Nationally, the number has reached its highest in almost five months.
Figures revealed by the Irish Nurses and Midwives Organisation show that, despite Health Minister James Reilly’s emphasis on an improved winter situation this year, Ireland’s trolley crisis is continuing to impact on patient care.
According to the union’s statistics, which the HSE disputes due to the time of day they are calculated, 443 people were waiting on emergency department trolleys across Ireland’s public hospital system yesterday morning.
This is the highest rate since Oct 11 last year when 471 were on trolleys.
The 443 includes 38 patients at Beaumont in Dublin; 30 at Our Lady of Lourdes in Drogheda, Co Louth; 29 at University Hospital Galway; and 28 at the Mid-Western Regional Hospital in Dooradoyle, Co Limerick.
There were 57 patients at CUH being treated on emergency department trolleys yesterday, according to the INMO.
This figure is the highest the hospital has faced since 59 patients were placed on trolleys on Mar 29 last year — 11 months ago — and is one of the worst single hospital trolley count levels recorded since the national crisis over the Christmas period 2010-2011.
The rate is also one of the highest in any of Ireland’s public hospitals over the past 12 months.
Of the other Munster facilities, Kerry General in Tralee saw four people on trolleys, the Mercy University Hospital in Cork City had 14, Waterford General had eight and South Tipperary General 13.

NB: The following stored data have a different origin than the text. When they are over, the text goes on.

**src/rtl/serial_rx_oversample.sv**
```systemverilog
// -----------------------------------------------------------------------------
// serial_rx_oversample
//   8N1 serial receiver, LSB first, 16x oversampling. An 8-bit prescaler
//   produces one oversample tick every DIV clocks. A 4-bit sample counter
//   locates the middle of the start bit (8 ticks in) and then every
//   16th tick after that for the data and stop bits.
//
// Parameters
//   DIV        clocks per oversample tick (1..255); bit period = 16*DIV clocks
//
// Ports
//   clk        system clock, rising edge
//   rst        synchronous active-high reset
//   rx         asynchronous serial line, idle high
//   data       last good received byte, held until the next good frame
//   valid      one-cycle pulse, data updated with a good frame
//   frame_err  one-cycle pulse, stop bit sampled low (data unchanged)
//   busy       high whenever the receiver is not idle
// -----------------------------------------------------------------------------
module serial_rx_oversample #(
  parameter int DIV = 4
) (
  input  logic       clk,
  input  logic       rst,
  input  logic       rx,
  output logic [7:0] data,
  output logic       valid,
  output logic       frame_err,
  output logic       busy
);

  typedef enum logic [1:0] {
    IDLE  = 2'd0,
    START = 2'd1,
    DATA  = 2'd2,
    STOP  = 2'd3
  } state_t;

  localparam logic [7:0] PLAST = 8'(DIV - 1);

  state_t     state;
  logic       sync1;
  logic       rx_s;
  logic       seen_high;
  logic [7:0] pcnt;
  logic [3:0] scnt;
  logic [2:0] bidx;
  logic [7:0] sh;
  logic       tick;

  // Oversample tick: last prescaler count while a frame is in progress.
  always_comb begin
    tick = 1'b0;
    if ((state != IDLE) && (pcnt == PLAST)) begin
      tick = 1'b1;
    end else begin
      tick = 1'b0;
    end
  end

  // Two-flop synchronizer on rx; resets to the idle (high) level.
  always_ff @(posedge clk) begin
    if (rst) begin
      sync1 <= 1'b1;
      rx_s  <= 1'b1;
    end else begin
      sync1 <= rx;
      rx_s  <= sync1;
    end
  end

  // Receiver FSM with prescaler, sample counter, shifter and registered outputs.
  always_ff @(posedge clk) begin
    if (rst) begin
      state     <= IDLE;
      seen_high <= 1'b0;
      pcnt      <= 8'd0;
      scnt      <= 4'd0;
      bidx      <= 3'd0;
      sh        <= 8'd0;
      data      <= 8'd0;
      valid     <= 1'b0;
      frame_err <= 1'b0;
      busy      <= 1'b0;
    end else begin
      valid     <= 1'b0;
      frame_err <= 1'b0;

      // Prescaler is parked at zero while idle so tick timing starts at START entry.
      if (state == IDLE) begin
        pcnt <= 8'd0;
      end else if (tick) begin
        pcnt <= 8'd0;
      end else begin
        pcnt <= pcnt + 8'd1;
      end

      if (tick) begin
        scnt <= scnt + 4'd1;
      end else begin
        scnt <= scnt;
      end

      case (state)
        IDLE: begin
          // seen_high only arms in IDLE, so a line left low after a bad
          // frame cannot look like a fresh falling edge.
          if (!rx_s && seen_high) begin
            state     <= START;
            busy      <= 1'b1;
            scnt      <= 4'd0;
            bidx      <= 3'd0;
            seen_high <= 1'b0;
          end else if (rx_s) begin
            seen_high <= 1'b1;
          end else begin
            seen_high <= seen_high;
          end
        end

        START: begin
          if (tick && (scnt == 4'd7)) begin
            scnt <= 4'd0;
            if (!rx_s) begin
              state <= DATA;
            end else begin
              // Glitch: line back high at mid start bit.
              state <= IDLE;
              busy  <= 1'b0;
            end
          end else begin
            state <= START;
          end
        end

        DATA: begin
          if (tick && (scnt == 4'd15)) begin
            sh   <= {rx_s, sh[7:1]};
            bidx <= bidx + 3'd1;
            scnt <= 4'd0;
            if (bidx == 3'd7) begin
              state <= STOP;
            end else begin
              state <= DATA;
            end
          end else begin
            state <= DATA;
          end
        end

        STOP: begin
          if (tick && (scnt == 4'd15)) begin
            if (rx_s) begin
              data  <= sh;
              valid <= 1'b1;
            end else begin
              frame_err <= 1'b1;
            end
            state <= IDLE;
            busy  <= 1'b0;
            scnt  <= 4'd0;
          end else begin
            state <= STOP;
          end
        end

        default: begin
          state <= IDLE;
          busy  <= 1'b0;
        end
      endcase
    end
  end

endmodule

```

The Mid-Western Regional Hospital in Ennis, Co Clare, did not have any patients on trolleys during the timeframe examined.
In the five months before yesterday’s 443 figure, the next highest national daily trolley counts were on Feb 21, 2012 (420); Nov 8, 2011 (415); and Oct 26, 2011 (429).
Over the past year, CUH’s next worst trolley count rates have been on Friday, Feb 24, 2012 (40), Tuesday, Oct 11 (42) and Tuesday, May 10 (54).
The CUH situation comes after it emerged at the start of this month that the facility’s emergency department has been so over-crowded since the start of the year that medics have had to put patients on trolleys in a nearby coffee dock three times due to a lack of space.
The coffee dock area is leased out to a third party, which is understood to have raised concerns about the practice with hospital officials.
Dr Reilly has recently set up a special delivery unit group, which he said was helping to address the situation.
This group is also seeking to have no patient waiting on a trolley for more than nine hours, and that 95% of attendees are either sent home or admitted, by the end of this year.